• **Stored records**
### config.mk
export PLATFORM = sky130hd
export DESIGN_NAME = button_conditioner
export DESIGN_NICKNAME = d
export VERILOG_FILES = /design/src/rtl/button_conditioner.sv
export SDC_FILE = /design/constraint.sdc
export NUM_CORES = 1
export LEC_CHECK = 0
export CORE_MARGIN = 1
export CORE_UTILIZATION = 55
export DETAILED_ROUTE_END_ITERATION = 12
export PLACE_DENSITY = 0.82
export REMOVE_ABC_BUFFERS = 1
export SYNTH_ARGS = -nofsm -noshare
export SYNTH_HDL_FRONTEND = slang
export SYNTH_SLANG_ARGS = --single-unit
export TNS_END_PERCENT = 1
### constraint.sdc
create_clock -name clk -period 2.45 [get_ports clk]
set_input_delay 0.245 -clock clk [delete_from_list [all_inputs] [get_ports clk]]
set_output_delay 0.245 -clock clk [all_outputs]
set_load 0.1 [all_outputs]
---
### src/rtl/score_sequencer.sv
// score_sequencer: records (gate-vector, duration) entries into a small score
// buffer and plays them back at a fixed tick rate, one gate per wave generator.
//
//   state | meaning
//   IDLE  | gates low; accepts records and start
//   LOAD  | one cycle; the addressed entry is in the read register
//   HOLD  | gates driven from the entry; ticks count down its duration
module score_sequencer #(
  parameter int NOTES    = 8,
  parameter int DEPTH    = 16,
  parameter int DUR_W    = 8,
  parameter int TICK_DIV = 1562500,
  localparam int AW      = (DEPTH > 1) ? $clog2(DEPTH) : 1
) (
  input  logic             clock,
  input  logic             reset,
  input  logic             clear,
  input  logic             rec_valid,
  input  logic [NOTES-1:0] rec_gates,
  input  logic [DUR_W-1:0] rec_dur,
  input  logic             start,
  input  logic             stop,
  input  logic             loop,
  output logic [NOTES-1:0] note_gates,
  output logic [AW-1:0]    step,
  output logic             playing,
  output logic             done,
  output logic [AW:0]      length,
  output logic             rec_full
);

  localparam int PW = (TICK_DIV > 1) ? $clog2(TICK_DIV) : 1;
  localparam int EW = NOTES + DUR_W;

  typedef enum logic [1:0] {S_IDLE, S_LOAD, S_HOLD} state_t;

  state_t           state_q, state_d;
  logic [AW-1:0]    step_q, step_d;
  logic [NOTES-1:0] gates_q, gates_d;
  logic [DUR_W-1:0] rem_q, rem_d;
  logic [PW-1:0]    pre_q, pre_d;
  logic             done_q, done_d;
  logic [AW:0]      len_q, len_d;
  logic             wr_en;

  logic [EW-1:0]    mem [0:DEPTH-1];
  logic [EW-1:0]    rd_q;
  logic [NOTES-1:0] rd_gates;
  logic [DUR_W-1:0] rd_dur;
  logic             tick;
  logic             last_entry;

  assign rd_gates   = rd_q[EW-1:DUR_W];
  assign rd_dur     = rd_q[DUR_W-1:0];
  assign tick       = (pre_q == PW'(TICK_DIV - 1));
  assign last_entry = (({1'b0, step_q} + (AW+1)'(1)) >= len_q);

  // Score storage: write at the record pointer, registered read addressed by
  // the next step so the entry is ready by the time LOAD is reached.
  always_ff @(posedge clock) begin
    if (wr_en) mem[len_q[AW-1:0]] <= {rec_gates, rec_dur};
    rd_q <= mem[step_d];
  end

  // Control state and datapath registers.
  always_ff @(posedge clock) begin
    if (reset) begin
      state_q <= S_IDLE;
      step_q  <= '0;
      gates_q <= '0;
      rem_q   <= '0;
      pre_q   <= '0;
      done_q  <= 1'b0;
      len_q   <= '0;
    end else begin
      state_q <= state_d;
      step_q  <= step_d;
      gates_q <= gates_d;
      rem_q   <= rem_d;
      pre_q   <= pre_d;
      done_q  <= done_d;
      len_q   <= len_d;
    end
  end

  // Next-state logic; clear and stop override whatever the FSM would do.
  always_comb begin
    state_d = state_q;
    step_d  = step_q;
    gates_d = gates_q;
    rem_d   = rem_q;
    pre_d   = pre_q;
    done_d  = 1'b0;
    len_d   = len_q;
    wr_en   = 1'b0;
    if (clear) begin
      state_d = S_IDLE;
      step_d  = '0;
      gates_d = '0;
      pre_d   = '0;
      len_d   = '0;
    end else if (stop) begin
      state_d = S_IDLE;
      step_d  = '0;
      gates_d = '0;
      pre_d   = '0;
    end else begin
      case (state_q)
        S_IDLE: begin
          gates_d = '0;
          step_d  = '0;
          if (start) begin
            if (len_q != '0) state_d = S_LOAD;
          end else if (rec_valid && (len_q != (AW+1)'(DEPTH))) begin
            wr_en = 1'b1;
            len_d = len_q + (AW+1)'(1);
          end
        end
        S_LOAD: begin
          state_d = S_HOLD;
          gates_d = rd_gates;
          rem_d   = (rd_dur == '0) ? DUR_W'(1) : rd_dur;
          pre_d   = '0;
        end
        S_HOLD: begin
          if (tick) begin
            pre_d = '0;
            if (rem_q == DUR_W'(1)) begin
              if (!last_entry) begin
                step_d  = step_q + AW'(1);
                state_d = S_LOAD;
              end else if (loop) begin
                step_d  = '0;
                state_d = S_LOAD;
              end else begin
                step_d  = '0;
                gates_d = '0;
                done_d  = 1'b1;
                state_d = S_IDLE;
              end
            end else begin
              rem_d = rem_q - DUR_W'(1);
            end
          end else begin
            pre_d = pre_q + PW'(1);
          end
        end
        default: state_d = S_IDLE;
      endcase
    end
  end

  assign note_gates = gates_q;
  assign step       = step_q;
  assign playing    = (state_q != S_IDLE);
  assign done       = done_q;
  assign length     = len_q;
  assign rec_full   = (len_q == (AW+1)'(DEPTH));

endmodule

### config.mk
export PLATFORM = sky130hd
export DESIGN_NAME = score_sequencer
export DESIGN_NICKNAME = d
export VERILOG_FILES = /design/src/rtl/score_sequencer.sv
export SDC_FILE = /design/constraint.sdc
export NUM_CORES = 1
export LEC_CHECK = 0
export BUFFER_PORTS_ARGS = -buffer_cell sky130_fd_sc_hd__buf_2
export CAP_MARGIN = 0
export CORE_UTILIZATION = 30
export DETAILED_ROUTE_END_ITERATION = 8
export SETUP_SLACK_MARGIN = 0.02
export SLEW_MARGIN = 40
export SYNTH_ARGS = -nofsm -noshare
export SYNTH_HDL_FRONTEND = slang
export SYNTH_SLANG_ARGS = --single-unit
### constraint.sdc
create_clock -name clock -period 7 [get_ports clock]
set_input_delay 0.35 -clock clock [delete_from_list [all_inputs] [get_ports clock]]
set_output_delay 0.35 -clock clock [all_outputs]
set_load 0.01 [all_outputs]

• **Work instructions**
Only one stretch of the records above is wanted: the lines between the one holding "export VERILOG_FILES = /design/src/rtl/score_sequencer.sv" and the one holding "set_input_delay 0.35 -clock", inclusive, reproduced exactly.

• **Output of the task**
export VERILOG_FILES = /design/src/rtl/score_sequencer.sv
export SDC_FILE = /design/constraint.sdc
export NUM_CORES = 1
export LEC_CHECK = 0
export BUFFER_PORTS_ARGS = -buffer_cell sky130_fd_sc_hd__buf_2
export CAP_MARGIN = 0
export CORE_UTILIZATION = 30
export DETAILED_ROUTE_END_ITERATION = 8
export SETUP_SLACK_MARGIN = 0.02
export SLEW_MARGIN = 40
export SYNTH_ARGS = -nofsm -noshare
export SYNTH_HDL_FRONTEND = slang
export SYNTH_SLANG_ARGS = --single-unit
### constraint.sdc
create_clock -name clock -period 7 [get_ports clock]
set_input_delay 0.35 -clock clock [delete_from_list [all_inputs] [get_ports clock]]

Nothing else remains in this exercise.